### Data provided
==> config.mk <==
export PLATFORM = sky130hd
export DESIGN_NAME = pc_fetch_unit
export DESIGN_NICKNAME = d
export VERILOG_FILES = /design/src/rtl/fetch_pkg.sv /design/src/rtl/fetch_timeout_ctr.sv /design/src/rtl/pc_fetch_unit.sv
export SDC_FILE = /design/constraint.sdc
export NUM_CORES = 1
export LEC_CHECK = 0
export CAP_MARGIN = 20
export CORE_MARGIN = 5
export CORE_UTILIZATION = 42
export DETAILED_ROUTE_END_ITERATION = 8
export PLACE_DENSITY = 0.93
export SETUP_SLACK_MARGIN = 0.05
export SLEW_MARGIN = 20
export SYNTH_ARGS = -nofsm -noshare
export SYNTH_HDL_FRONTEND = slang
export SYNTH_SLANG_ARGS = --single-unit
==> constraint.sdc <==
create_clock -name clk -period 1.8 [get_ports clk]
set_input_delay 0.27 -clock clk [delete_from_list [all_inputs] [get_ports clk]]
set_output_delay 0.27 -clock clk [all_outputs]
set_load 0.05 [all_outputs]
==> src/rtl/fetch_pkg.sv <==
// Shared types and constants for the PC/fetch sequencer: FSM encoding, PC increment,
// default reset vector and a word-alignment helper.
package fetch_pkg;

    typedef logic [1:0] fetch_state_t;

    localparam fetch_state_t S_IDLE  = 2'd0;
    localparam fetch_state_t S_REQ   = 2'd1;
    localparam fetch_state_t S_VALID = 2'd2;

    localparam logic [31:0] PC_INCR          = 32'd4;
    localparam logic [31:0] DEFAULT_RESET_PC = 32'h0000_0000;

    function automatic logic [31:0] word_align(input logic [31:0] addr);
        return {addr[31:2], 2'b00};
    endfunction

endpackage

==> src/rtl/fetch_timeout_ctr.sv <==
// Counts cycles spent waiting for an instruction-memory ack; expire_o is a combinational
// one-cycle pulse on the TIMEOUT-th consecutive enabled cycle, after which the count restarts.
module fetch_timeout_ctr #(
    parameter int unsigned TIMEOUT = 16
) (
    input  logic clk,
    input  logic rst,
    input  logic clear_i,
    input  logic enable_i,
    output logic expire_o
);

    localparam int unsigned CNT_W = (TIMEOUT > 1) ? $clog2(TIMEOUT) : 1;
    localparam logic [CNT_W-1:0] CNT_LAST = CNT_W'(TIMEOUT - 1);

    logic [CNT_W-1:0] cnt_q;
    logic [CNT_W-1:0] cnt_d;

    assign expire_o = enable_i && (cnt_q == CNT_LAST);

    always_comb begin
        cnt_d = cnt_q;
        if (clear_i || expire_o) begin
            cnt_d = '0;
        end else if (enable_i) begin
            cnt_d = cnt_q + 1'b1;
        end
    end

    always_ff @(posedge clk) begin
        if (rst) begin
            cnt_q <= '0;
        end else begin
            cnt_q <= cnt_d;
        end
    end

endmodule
==
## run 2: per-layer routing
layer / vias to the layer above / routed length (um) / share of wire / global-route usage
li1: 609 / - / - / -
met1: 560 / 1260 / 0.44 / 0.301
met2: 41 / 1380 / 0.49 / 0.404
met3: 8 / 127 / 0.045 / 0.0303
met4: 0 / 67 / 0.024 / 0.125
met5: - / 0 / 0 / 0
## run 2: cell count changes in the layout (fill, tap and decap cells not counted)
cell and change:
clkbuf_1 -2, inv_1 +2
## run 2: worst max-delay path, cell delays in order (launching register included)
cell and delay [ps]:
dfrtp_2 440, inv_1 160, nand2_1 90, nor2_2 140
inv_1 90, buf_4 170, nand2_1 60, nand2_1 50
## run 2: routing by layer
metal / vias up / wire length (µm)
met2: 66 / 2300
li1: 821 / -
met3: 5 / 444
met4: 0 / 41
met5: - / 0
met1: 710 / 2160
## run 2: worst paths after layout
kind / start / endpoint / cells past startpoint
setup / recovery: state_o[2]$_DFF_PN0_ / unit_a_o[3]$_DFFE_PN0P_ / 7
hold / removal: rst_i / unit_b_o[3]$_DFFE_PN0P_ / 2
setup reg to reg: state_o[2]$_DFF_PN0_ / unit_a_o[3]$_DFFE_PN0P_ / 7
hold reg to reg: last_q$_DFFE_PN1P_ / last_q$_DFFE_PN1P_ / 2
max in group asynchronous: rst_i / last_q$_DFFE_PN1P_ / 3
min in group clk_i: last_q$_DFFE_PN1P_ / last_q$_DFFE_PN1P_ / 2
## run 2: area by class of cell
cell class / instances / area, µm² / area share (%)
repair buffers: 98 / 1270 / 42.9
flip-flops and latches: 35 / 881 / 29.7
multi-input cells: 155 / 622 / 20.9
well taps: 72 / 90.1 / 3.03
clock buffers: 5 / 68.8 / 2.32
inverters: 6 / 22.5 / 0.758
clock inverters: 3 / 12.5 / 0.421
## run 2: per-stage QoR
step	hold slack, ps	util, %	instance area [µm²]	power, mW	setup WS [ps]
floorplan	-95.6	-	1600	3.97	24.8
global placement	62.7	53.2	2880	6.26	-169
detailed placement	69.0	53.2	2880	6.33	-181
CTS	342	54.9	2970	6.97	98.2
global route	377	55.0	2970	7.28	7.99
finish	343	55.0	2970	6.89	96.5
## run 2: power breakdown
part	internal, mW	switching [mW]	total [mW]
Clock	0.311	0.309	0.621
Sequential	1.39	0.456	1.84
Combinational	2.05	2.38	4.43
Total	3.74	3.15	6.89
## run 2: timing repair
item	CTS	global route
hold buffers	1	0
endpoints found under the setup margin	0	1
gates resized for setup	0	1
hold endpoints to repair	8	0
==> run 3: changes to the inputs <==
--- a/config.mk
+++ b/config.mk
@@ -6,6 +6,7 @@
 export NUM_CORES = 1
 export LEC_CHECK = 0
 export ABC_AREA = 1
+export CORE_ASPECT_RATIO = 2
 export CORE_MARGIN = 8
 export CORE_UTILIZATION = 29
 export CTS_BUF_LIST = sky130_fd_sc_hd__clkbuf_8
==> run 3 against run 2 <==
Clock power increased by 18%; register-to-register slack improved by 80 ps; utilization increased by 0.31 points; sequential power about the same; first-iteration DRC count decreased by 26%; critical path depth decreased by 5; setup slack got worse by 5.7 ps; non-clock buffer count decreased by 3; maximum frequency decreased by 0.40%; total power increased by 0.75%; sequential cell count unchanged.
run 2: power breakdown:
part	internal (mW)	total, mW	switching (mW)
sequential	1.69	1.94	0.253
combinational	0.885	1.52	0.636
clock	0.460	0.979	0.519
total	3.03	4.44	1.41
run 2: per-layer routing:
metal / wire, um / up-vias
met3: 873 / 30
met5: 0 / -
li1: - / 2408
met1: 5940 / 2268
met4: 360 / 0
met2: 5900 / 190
---
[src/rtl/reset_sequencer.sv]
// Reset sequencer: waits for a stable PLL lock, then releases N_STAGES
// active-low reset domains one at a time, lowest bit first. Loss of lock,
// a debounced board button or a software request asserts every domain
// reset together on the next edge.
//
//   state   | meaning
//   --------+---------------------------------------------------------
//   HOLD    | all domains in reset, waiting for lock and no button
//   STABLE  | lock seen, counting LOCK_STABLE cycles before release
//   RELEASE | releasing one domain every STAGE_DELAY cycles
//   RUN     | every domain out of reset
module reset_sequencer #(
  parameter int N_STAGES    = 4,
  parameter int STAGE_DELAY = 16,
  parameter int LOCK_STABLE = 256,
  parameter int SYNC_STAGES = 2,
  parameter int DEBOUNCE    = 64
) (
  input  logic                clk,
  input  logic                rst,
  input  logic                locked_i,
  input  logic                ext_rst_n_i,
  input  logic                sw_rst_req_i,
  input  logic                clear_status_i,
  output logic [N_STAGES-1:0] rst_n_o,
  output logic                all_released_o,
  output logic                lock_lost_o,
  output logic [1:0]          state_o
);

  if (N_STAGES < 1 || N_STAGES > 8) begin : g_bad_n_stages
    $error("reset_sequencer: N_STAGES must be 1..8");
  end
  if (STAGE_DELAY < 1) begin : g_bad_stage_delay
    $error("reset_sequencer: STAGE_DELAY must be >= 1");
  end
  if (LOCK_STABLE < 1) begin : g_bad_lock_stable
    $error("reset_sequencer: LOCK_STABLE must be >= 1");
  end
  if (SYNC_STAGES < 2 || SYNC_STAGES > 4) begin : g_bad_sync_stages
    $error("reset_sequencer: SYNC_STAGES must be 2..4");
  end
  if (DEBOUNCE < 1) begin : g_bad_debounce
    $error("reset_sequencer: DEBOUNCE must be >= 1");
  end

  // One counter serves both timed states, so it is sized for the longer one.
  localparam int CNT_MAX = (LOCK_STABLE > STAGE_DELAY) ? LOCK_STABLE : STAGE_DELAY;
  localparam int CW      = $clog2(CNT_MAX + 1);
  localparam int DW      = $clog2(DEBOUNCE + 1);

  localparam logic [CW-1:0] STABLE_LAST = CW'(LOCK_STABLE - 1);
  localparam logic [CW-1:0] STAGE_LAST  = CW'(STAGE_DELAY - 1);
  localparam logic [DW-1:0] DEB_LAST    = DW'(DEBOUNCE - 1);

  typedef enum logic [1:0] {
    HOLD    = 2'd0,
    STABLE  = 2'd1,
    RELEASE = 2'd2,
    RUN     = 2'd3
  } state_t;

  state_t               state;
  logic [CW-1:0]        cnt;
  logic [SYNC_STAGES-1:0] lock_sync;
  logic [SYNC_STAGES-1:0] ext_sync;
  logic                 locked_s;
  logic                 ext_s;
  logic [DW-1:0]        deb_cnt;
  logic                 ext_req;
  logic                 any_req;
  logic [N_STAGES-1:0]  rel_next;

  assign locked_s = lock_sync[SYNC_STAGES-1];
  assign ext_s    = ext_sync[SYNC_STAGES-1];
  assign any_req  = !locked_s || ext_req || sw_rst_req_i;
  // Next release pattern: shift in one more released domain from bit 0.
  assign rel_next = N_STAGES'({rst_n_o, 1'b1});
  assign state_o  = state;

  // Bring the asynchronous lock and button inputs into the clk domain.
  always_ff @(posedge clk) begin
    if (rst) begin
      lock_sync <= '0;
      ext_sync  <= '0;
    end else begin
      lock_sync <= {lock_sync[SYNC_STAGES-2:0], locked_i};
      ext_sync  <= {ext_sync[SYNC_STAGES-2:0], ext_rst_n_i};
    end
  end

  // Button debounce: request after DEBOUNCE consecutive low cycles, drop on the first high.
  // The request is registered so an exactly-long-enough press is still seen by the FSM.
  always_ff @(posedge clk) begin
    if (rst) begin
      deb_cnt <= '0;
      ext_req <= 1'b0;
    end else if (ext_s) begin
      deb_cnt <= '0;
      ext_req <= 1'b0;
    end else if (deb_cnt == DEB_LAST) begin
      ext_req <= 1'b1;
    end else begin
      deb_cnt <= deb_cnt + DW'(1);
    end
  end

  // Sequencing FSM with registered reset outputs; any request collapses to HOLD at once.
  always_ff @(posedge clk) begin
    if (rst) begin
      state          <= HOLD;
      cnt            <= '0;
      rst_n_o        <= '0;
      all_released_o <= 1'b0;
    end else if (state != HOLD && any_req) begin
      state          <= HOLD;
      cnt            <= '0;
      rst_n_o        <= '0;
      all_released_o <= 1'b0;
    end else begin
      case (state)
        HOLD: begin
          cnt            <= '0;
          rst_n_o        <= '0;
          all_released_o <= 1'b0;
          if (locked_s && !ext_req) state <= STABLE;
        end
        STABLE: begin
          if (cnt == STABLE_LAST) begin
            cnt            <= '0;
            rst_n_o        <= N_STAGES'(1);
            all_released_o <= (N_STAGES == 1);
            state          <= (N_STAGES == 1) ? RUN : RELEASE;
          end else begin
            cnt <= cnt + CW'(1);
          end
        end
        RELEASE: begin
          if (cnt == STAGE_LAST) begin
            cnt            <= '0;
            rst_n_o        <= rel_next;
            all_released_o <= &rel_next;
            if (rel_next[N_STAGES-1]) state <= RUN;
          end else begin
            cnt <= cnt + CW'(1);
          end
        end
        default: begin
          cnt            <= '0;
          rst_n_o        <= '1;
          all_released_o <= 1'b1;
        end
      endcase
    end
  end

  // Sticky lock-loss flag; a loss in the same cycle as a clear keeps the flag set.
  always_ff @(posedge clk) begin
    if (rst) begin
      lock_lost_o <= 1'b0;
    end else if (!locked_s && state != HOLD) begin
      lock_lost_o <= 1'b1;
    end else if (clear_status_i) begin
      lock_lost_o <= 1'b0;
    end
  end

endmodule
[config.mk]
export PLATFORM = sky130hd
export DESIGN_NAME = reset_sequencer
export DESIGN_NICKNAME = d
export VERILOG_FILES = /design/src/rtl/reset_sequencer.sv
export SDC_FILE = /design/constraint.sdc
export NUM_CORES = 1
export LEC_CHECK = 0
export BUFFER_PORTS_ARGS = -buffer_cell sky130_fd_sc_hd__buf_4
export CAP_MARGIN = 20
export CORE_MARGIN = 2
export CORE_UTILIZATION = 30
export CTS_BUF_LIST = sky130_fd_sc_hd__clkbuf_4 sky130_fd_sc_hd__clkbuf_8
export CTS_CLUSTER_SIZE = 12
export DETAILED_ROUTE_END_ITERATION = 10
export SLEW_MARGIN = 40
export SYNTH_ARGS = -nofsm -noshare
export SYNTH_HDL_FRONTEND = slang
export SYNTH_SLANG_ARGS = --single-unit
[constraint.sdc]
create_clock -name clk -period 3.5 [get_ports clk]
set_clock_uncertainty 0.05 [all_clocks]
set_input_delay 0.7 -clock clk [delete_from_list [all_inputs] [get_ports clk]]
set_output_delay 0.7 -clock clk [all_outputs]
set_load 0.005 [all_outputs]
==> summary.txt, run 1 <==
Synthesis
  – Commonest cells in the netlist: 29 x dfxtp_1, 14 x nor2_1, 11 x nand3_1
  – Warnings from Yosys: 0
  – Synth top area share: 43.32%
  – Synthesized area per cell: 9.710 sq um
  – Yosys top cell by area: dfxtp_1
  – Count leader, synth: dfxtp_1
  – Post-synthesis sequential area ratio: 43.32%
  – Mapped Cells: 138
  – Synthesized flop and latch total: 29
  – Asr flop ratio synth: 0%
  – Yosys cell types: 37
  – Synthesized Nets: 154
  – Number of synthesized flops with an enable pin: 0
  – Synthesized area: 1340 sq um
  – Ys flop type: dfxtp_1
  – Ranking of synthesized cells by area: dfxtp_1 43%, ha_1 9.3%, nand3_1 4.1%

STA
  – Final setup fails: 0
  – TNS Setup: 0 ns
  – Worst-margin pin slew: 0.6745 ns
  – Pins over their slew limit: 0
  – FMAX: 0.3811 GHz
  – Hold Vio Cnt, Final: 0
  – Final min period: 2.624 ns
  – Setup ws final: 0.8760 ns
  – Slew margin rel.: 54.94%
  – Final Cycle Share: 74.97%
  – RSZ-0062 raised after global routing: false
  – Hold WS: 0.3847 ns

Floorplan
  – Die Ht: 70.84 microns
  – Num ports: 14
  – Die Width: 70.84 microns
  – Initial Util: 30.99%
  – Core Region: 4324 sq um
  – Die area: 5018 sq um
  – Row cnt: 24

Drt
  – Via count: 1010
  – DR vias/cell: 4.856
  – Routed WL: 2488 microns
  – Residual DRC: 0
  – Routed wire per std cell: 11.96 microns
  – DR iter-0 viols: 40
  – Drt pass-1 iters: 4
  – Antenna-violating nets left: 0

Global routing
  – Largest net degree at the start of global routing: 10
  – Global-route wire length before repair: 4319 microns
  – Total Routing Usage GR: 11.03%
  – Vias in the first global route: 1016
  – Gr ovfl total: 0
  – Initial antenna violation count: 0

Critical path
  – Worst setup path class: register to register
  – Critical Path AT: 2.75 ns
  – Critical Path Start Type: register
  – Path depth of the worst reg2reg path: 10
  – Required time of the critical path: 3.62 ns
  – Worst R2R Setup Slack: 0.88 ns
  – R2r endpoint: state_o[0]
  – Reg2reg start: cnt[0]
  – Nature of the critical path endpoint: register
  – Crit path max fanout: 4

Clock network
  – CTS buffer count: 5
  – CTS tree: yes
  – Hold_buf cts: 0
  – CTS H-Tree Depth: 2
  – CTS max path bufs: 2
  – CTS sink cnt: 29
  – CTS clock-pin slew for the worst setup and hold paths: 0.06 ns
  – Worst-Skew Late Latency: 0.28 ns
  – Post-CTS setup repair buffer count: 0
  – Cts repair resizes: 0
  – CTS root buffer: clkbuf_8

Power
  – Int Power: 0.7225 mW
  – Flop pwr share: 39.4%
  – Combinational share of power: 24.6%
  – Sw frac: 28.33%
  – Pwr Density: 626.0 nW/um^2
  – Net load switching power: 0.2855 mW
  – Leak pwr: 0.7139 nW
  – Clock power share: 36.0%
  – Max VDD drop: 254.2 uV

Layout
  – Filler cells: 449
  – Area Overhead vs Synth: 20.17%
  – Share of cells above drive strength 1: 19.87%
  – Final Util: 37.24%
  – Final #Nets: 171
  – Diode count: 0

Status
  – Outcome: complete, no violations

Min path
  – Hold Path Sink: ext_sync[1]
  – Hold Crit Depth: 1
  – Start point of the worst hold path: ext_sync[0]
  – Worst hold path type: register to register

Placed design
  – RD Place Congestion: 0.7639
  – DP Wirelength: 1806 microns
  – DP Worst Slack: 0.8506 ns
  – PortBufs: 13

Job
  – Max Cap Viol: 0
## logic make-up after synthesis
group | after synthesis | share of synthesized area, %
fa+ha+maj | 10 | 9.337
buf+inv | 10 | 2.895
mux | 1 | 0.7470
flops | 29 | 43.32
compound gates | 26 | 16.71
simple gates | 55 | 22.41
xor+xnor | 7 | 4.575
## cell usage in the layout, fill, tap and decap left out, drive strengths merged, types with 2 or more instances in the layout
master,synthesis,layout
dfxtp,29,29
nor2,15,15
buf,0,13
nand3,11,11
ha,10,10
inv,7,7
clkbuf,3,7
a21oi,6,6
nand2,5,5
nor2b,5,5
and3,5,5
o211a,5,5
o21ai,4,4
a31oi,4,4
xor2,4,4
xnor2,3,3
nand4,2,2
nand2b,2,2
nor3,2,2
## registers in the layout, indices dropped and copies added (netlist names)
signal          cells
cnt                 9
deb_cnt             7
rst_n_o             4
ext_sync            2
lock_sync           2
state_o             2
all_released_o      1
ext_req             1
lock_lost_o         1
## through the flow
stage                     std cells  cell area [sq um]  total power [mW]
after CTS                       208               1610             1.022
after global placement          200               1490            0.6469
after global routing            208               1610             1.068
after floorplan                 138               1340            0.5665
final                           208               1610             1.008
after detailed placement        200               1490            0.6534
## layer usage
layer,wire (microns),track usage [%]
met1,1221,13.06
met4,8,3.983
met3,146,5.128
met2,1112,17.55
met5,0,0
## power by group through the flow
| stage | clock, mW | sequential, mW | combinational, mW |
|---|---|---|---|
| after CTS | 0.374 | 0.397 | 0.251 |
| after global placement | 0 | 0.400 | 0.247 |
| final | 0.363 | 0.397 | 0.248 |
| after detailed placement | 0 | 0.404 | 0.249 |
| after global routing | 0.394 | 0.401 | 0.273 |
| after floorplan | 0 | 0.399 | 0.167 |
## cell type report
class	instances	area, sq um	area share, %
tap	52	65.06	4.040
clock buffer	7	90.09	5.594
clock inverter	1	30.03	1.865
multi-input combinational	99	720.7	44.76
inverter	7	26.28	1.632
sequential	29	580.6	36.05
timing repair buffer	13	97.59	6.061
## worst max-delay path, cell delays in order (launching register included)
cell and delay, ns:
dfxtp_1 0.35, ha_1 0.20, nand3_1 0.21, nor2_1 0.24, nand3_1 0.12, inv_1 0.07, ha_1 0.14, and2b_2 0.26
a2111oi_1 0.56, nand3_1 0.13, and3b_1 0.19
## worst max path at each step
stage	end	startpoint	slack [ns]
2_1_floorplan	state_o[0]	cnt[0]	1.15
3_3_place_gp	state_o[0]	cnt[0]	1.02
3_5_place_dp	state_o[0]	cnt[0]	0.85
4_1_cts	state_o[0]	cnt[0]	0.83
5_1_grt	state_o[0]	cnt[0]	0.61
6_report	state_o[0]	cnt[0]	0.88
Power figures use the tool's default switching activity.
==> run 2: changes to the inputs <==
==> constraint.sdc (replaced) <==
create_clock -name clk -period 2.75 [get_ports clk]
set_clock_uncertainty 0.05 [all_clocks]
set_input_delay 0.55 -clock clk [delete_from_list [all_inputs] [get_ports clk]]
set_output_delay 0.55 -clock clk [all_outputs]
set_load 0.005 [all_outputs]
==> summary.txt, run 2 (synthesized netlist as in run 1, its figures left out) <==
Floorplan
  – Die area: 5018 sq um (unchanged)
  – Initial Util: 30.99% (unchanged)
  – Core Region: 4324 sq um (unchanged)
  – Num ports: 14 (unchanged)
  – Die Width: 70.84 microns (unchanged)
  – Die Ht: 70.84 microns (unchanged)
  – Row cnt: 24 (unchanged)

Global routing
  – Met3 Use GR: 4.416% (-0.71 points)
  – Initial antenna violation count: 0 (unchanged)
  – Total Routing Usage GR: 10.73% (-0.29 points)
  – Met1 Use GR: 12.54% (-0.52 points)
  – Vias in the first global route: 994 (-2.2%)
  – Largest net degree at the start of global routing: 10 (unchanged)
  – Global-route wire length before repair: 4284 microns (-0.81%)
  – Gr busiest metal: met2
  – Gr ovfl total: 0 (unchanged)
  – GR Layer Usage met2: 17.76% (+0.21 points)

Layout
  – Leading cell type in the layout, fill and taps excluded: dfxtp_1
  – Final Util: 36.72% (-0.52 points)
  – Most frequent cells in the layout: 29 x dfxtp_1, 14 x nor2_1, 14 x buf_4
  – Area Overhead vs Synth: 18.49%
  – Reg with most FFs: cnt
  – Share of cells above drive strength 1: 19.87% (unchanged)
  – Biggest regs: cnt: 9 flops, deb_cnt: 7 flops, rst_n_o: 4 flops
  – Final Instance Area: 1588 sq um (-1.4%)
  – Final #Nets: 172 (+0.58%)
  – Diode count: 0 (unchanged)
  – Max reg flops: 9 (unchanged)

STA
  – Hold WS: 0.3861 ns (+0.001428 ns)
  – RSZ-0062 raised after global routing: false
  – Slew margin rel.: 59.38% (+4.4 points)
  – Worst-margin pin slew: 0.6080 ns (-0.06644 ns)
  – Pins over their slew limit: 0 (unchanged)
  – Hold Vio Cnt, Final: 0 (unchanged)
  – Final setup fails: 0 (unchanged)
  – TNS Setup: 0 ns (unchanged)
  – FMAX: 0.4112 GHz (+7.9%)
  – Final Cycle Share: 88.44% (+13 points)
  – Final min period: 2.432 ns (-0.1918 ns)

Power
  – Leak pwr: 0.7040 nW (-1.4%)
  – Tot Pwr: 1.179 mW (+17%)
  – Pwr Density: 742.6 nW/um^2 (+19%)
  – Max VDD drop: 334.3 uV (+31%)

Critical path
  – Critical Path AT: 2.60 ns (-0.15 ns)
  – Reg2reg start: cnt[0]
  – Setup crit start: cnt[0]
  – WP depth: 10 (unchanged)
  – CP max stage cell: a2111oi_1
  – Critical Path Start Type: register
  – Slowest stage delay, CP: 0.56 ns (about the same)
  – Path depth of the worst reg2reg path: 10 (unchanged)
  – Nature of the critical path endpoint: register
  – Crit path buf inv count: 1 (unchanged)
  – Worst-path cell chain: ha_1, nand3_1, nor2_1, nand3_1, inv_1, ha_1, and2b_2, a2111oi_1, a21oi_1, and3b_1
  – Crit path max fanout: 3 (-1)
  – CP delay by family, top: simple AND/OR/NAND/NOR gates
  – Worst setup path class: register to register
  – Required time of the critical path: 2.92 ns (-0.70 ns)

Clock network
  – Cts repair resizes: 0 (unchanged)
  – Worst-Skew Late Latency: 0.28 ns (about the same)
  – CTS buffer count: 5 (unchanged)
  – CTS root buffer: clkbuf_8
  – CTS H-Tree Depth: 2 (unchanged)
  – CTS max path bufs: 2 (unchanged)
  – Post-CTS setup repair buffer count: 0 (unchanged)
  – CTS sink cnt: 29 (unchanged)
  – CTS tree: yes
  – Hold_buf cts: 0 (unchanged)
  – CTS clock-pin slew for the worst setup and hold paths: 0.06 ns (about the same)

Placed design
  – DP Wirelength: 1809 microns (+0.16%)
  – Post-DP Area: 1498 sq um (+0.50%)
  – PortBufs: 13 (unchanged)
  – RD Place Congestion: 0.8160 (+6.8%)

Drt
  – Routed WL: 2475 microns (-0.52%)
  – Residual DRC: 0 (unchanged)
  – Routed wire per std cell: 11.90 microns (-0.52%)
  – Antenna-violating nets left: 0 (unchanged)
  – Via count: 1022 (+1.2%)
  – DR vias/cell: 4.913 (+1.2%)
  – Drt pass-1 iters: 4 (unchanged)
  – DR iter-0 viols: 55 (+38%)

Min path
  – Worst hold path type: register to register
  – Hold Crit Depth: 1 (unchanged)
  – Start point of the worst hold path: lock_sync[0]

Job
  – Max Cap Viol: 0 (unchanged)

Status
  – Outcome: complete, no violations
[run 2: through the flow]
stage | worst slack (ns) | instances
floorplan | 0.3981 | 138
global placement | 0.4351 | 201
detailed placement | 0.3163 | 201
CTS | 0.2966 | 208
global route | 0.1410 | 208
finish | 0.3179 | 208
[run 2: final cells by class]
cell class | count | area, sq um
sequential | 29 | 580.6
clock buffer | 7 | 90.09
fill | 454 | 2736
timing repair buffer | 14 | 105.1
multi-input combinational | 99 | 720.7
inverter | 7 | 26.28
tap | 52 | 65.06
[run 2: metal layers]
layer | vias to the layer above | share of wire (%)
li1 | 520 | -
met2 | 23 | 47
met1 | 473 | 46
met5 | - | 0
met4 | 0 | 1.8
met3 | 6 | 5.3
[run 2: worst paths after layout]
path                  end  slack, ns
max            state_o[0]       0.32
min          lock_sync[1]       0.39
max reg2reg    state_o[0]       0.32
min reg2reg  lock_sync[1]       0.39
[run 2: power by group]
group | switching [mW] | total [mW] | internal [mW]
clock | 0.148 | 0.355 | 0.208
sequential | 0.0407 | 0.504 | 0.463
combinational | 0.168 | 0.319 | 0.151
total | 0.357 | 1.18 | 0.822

### What is required
Using the records above, restate word for word the lines from the one with "li1: 609 / - /" through the one with "hold reg to", both included.

### Solution below
li1: 609 / - / - / -
met1: 560 / 1260 / 0.44 / 0.301
met2: 41 / 1380 / 0.49 / 0.404
met3: 8 / 127 / 0.045 / 0.0303
met4: 0 / 67 / 0.024 / 0.125
met5: - / 0 / 0 / 0
## run 2: cell count changes in the layout (fill, tap and decap cells not counted)
cell and change:
clkbuf_1 -2, inv_1 +2
## run 2: worst max-delay path, cell delays in order (launching register included)
cell and delay [ps]:
dfrtp_2 440, inv_1 160, nand2_1 90, nor2_2 140
inv_1 90, buf_4 170, nand2_1 60, nand2_1 50
## run 2: routing by layer
metal / vias up / wire length (µm)
met2: 66 / 2300
li1: 821 / -
met3: 5 / 444
met4: 0 / 41
met5: - / 0
met1: 710 / 2160
## run 2: worst paths after layout
kind / start / endpoint / cells past startpoint
setup / recovery: state_o[2]$_DFF_PN0_ / unit_a_o[3]$_DFFE_PN0P_ / 7
hold / removal: rst_i / unit_b_o[3]$_DFFE_PN0P_ / 2
setup reg to reg: state_o[2]$_DFF_PN0_ / unit_a_o[3]$_DFFE_PN0P_ / 7
hold reg to reg: last_q$_DFFE_PN1P_ / last_q$_DFFE_PN1P_ / 2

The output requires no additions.